En ce qui concerne les langues, le gouvernement philippin déploie aujourd'hui très peu d'efforts pour promouvoir la langue nationale, le filipino. Au contraire, il insiste pour faire la place à plus d’enseignement de l’anglais dans les écoles sous prétexte que c'est nécessaire pour satisfaire les demandes des entreprises étrangères opérant aux Philippines. Dans le même temps, l'organisme de réglementation officiel de la langue nationale, la Commission sur la langue filipino, est généralement considéré comme inefficace. Bref, le gouvernement des Philippines est voué à la promotion de l'anglais comme si c'était un pays anglophone.

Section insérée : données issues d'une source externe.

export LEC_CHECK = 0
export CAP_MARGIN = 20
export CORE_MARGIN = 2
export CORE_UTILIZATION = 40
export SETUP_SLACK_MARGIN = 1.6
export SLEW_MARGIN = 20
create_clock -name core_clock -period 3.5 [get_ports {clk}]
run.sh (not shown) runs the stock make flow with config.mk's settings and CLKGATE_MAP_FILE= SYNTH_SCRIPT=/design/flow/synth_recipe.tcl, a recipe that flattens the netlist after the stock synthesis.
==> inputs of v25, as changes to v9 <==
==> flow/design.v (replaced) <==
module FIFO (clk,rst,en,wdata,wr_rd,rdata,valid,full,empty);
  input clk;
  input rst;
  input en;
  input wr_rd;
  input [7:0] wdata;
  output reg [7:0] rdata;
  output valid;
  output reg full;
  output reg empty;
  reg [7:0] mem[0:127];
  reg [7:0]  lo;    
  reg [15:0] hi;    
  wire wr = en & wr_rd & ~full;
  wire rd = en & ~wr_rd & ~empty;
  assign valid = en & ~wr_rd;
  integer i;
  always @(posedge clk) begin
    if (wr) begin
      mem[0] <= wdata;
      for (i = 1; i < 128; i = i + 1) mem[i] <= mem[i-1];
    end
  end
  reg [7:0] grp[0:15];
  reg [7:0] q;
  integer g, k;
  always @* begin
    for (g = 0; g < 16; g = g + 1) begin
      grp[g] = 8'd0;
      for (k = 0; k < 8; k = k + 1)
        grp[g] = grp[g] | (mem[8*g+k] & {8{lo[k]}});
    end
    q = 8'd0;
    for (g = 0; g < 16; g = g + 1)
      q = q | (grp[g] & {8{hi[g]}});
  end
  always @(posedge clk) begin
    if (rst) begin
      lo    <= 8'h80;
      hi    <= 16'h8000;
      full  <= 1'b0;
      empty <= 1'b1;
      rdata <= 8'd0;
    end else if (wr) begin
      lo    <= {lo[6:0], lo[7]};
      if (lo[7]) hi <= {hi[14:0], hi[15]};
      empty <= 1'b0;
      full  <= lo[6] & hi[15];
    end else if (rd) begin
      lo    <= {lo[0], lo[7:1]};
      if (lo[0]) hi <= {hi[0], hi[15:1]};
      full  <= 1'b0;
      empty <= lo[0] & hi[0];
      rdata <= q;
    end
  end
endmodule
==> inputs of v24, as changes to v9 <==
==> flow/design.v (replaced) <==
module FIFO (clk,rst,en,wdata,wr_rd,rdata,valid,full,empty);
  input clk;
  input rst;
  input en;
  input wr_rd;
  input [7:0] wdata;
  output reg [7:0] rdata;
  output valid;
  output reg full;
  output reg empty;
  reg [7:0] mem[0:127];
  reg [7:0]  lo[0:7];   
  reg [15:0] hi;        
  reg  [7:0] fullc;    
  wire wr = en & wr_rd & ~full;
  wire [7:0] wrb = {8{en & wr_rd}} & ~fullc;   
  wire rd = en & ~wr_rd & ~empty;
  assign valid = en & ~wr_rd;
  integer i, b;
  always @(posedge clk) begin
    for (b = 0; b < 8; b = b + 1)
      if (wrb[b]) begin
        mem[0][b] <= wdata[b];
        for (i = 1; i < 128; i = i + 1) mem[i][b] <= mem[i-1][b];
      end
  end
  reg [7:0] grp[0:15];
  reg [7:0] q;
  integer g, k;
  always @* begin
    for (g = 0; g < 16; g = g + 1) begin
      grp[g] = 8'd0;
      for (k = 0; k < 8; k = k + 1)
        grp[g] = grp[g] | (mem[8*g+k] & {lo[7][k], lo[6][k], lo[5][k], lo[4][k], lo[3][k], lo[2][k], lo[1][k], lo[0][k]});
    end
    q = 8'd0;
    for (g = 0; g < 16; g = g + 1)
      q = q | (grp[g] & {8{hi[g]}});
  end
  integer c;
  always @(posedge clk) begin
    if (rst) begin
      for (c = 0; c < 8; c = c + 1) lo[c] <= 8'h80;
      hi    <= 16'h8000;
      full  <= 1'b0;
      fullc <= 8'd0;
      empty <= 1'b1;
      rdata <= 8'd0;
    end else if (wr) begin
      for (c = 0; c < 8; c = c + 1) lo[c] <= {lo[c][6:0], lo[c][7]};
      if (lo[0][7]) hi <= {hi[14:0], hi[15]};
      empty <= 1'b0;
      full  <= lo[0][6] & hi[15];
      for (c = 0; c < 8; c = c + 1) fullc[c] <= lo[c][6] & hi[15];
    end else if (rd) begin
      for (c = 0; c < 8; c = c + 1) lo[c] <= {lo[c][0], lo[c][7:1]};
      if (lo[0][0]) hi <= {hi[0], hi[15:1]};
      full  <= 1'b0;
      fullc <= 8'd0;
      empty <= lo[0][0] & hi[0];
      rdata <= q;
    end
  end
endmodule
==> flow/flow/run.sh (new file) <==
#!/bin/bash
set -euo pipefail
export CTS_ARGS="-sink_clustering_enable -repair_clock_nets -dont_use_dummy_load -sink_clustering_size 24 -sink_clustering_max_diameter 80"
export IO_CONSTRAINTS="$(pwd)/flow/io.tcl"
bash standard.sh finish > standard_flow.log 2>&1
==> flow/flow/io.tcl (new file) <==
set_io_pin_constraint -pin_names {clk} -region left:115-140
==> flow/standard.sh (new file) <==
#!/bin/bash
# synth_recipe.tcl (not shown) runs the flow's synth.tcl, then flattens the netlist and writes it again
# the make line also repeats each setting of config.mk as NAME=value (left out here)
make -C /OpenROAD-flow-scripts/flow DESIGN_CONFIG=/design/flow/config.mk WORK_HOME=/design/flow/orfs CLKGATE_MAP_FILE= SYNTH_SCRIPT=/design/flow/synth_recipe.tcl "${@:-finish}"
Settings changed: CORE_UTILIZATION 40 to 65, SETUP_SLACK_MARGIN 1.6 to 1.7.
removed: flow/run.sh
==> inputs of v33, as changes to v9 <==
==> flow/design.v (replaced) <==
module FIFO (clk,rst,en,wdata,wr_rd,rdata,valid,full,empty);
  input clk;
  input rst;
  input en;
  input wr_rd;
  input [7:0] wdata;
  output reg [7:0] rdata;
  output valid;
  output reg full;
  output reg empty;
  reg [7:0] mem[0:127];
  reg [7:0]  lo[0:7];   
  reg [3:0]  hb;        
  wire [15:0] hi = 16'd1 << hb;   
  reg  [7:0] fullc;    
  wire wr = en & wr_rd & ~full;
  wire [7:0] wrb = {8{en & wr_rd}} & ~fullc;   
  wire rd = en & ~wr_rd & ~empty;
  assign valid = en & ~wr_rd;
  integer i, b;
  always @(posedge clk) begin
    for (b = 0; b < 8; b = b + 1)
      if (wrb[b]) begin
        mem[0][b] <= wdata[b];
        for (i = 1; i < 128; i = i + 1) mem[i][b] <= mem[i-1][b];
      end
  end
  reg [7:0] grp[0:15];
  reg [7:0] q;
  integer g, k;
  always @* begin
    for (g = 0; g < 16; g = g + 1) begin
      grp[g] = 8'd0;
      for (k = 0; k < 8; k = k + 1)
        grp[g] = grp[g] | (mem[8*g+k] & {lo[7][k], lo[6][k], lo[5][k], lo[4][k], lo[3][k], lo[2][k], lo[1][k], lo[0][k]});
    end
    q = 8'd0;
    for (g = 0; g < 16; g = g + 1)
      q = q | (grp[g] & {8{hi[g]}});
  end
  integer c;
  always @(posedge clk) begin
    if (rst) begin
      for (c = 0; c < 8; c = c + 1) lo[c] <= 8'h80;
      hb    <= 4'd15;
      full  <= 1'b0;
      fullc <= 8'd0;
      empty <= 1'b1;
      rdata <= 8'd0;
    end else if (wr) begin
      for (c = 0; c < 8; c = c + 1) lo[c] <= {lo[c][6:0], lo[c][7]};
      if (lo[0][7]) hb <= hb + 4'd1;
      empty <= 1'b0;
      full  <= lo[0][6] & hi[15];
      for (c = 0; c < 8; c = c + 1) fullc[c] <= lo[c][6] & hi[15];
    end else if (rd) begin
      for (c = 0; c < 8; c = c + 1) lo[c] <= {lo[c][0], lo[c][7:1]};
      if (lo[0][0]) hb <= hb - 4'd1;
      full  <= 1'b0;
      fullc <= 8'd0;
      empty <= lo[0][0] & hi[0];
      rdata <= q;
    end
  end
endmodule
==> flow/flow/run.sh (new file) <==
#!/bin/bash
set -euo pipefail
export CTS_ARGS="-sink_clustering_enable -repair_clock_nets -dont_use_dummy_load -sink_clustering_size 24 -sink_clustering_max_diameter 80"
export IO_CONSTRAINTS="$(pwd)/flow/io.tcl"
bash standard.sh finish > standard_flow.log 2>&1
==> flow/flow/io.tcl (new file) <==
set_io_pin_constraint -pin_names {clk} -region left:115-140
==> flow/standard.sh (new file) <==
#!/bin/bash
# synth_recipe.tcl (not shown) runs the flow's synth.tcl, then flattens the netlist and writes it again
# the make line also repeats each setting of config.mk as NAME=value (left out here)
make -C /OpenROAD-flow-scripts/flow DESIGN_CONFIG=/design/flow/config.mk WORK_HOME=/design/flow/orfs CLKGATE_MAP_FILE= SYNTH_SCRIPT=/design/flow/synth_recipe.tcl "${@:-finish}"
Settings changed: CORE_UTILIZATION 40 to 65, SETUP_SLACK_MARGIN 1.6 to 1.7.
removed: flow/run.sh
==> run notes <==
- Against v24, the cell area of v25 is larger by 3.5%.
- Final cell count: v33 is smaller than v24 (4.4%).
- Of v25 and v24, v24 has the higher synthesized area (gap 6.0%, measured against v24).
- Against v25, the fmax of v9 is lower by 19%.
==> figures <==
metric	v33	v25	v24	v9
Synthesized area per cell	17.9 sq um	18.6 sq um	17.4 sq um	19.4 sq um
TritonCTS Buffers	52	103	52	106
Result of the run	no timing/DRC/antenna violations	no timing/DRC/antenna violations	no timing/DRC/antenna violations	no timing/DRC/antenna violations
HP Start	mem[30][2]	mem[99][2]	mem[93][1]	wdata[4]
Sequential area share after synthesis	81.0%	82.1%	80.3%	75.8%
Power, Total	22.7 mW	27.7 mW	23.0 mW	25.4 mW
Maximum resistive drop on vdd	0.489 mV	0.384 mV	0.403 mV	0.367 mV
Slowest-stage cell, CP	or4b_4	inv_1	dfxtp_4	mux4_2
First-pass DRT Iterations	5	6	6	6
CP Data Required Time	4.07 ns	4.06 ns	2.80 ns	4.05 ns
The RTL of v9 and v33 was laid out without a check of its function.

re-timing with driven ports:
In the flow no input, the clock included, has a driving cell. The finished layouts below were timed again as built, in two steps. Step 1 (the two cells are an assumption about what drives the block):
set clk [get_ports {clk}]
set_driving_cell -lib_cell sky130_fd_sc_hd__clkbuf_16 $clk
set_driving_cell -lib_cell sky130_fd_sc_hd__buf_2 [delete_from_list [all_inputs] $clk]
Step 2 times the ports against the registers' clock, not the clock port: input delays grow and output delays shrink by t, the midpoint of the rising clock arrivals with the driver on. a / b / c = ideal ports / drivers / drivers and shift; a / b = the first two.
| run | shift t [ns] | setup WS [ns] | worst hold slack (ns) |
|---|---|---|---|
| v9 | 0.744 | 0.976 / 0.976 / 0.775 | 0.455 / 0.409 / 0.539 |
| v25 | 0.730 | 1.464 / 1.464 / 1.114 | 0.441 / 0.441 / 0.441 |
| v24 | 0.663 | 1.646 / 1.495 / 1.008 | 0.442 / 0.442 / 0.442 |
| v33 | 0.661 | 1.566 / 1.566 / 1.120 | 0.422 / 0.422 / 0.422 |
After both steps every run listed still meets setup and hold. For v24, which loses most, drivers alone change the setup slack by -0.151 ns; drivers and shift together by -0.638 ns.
This design comes from an exercise in tuning for small area, a short achievable clock period and few clock cycles on the open sky130 flow, not from production work.
RTL that was checked went through simulation tests only; none was proved equivalent to the original.
Only the layout flow was run in runs 1 and 2; the RTL was not checked for function there.

$ cat flow/flow/run.sh
#!/bin/bash
# standard flow with a larger setup-slack margin for timing repair
sed 's/SETUP_SLACK_MARGIN=5 /SETUP_SLACK_MARGIN=6.7 /' standard.sh > standard_m.sh
bash standard_m.sh > flow.log 2>&1
$ cat flow/standard.sh
#!/bin/bash
# synth_recipe.tcl (not shown) runs the flow's synth.tcl, then flattens the netlist and writes it again
# the make line also repeats each setting of config.mk as NAME=value (left out here)
make -C /OpenROAD-flow-scripts/flow DESIGN_CONFIG=/design/flow/config.mk WORK_HOME=/design/flow/orfs CLKGATE_MAP_FILE= SYNTH_SCRIPT=/design/flow/synth_recipe.tcl "${@:-finish}"
$ cat flow/config.mk
export PLATFORM = sky130hd
export DESIGN_NAME = FFT16_stream
export DESIGN_NICKNAME = FFT16_stream
export VERILOG_FILES = /design/flow/design.v
export SDC_FILE = /design/flow/constraint.sdc
export NUM_CORES = 8
export LEC_CHECK = 0
export CAP_MARGIN = 20
export CORE_MARGIN = 2
export CORE_UTILIZATION = 50
export PLACE_DENSITY = 0.6
export SETUP_SLACK_MARGIN = 5
export SLEW_MARGIN = 20
$ cat flow/constraint.sdc
create_clock -name core_clock -period 10.0 [get_ports {i_clk}]
set_input_delay 2.0000 -clock core_clock [delete_from_list [all_inputs] [get_ports {i_clk}]]
set_output_delay 2.0000 -clock core_clock [all_outputs]
set_load 0.01 [all_outputs]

Après les États-Unis et le Royaume-Uni, les Philippines seraient devenus le pays le plus anglophone et le plus anglophile de la planète. Cela signifie que ce pays ne s'est jamais affranchi du colonialisme et qu'il est demeuré assujetti à la fois de la religion des Espagnols (le catholicisme) et de la langue des Américains (l'anglais).

Cette situation peut s'expliquer par la mainmise américaine en éducation et par l'appui de l’élite philippine à constituer une mémoire collective favorable à l'omniprésence américaine. Dès l'indépendance des Philippines, l’enseignement de l’histoire a toujours idéalisé l'aide des États-Unis dans la guerre contre les Espagnols en omettant toute confrontation avec les Américains, alors que cette conquête ne s'est pourtant pas réalisée sans violence et sans pertes humaines. Toute la culture collective des Philippins les a amenés à croire que le «petit frère philippin» ne serait rien sans l'aide du «grand frère américain». Or, peu de Philippins sont conscients que leur pays pratique une véritable politique de sujétion.

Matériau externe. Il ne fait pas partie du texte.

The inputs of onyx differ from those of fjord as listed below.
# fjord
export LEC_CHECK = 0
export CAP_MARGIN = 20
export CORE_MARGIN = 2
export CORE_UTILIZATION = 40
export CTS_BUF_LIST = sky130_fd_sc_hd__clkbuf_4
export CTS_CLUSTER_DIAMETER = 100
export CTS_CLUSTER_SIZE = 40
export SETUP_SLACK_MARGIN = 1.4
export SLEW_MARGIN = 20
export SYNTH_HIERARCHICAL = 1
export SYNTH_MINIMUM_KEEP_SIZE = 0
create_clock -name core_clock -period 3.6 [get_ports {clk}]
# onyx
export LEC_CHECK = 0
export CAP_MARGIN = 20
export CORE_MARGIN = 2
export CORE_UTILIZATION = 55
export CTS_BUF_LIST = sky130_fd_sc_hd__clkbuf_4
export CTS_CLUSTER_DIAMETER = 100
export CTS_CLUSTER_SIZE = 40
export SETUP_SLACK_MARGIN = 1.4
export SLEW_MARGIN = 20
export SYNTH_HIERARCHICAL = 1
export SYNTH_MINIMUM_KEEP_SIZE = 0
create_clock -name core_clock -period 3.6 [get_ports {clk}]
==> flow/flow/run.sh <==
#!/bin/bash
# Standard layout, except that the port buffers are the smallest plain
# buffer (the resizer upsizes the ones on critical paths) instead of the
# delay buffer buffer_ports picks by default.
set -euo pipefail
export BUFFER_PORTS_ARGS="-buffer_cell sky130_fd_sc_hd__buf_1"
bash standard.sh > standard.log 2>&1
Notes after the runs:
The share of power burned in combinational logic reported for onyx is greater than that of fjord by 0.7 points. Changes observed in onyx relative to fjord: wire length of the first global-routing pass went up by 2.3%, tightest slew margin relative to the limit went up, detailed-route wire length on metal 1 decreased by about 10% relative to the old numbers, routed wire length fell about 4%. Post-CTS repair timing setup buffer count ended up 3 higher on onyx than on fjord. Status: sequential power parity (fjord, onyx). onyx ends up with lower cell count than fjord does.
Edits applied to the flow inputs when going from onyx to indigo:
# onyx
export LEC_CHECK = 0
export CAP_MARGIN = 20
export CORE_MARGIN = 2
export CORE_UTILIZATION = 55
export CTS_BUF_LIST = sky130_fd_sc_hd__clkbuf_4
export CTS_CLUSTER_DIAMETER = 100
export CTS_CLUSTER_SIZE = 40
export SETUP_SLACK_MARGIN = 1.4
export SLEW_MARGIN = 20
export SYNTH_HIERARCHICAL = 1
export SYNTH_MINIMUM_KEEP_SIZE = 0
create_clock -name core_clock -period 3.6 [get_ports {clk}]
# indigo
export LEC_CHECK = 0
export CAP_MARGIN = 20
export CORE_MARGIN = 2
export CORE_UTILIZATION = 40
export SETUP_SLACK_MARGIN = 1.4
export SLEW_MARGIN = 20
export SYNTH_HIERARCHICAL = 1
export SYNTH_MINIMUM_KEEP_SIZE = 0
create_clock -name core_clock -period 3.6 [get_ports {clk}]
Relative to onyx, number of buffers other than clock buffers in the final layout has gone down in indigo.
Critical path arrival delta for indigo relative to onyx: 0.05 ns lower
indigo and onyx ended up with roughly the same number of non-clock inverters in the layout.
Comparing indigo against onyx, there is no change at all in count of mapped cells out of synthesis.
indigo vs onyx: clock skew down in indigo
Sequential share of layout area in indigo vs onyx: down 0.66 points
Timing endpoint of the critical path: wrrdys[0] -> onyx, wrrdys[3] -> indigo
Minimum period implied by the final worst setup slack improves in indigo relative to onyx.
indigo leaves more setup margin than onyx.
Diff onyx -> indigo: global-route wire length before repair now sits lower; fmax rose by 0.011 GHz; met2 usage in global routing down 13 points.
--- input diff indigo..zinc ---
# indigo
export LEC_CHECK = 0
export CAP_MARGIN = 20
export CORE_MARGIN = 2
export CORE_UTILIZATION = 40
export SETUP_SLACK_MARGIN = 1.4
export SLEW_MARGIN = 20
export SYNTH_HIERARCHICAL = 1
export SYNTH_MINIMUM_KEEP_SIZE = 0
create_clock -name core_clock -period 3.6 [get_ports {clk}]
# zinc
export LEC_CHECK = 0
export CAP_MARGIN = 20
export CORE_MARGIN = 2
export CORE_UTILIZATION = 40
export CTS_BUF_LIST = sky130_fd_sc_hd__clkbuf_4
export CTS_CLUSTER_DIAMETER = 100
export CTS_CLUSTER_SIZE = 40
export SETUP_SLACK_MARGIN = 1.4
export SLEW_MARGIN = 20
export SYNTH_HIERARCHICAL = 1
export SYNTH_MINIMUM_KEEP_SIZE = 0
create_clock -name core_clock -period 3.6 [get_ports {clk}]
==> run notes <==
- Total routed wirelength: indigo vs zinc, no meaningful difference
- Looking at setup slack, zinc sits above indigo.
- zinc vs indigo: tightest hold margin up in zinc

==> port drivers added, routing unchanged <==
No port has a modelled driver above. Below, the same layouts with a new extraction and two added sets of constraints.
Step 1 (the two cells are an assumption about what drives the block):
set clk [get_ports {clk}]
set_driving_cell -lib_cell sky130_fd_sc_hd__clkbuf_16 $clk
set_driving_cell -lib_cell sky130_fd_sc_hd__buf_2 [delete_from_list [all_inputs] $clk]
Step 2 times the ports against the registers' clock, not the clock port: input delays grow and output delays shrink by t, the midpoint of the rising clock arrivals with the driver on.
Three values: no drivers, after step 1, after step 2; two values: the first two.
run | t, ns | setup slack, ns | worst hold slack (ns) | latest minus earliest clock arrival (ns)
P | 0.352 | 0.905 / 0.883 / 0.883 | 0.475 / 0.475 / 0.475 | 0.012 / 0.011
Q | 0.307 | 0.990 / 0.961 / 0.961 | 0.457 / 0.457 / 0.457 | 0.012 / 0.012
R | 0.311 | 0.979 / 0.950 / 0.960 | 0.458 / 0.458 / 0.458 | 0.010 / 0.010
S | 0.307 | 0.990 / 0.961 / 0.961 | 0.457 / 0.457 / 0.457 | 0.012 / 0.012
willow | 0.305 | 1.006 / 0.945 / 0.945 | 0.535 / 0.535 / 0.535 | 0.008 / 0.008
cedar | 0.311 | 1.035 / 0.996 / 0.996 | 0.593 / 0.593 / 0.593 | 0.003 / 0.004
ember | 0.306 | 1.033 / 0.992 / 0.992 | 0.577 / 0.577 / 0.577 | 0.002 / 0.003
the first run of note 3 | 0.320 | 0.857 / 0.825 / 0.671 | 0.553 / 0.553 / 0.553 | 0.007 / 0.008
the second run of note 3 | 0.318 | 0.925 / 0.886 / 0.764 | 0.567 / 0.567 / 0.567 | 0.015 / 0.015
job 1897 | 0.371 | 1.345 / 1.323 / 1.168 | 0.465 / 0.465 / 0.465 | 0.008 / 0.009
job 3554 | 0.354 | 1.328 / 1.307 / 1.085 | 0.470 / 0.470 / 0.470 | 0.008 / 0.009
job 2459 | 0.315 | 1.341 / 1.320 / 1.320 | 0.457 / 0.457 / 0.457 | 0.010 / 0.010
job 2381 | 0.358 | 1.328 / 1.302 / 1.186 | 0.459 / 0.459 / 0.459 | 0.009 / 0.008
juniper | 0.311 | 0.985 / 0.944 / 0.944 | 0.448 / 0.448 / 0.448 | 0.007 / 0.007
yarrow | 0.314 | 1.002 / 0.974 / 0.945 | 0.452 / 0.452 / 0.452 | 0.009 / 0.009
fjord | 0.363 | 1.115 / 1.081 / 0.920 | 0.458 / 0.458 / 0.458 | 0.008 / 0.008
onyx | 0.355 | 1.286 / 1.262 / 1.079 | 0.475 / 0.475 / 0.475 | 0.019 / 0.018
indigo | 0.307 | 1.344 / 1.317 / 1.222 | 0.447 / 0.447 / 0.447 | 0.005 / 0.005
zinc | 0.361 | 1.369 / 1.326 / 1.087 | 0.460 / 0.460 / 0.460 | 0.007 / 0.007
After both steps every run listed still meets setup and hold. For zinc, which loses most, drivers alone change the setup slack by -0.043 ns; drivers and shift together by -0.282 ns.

Une telle politique s'apparente au néocolonialisme dans la mesure où un pays industrialisé et puissant rend un autre pays assujetti et dépendant du capital étranger. Cela peut être considéré comme une nouvelle forme d’exploitation des peuples, laquelle ne repose plus directement sur le contrôle politique, mais sur des mécanismes économiques plus insidieux exercés par des firmes multinationales, essentiellement américaines. Pour les divers mouvements nationalistes philippins, cette relation néocoloniale demeure une subordination économique et culturelle aux intérêts d'une grande puissance. Le rôle de la langue anglaise aux Philippines reflète bien cette situation aux dépens de la langue nationale. Le fait que les Philippins semblent lentement délaisser le filipino pour parler le taglish, un mélange d’anglais et de tagalog, accentue ce phénomène de dépendance.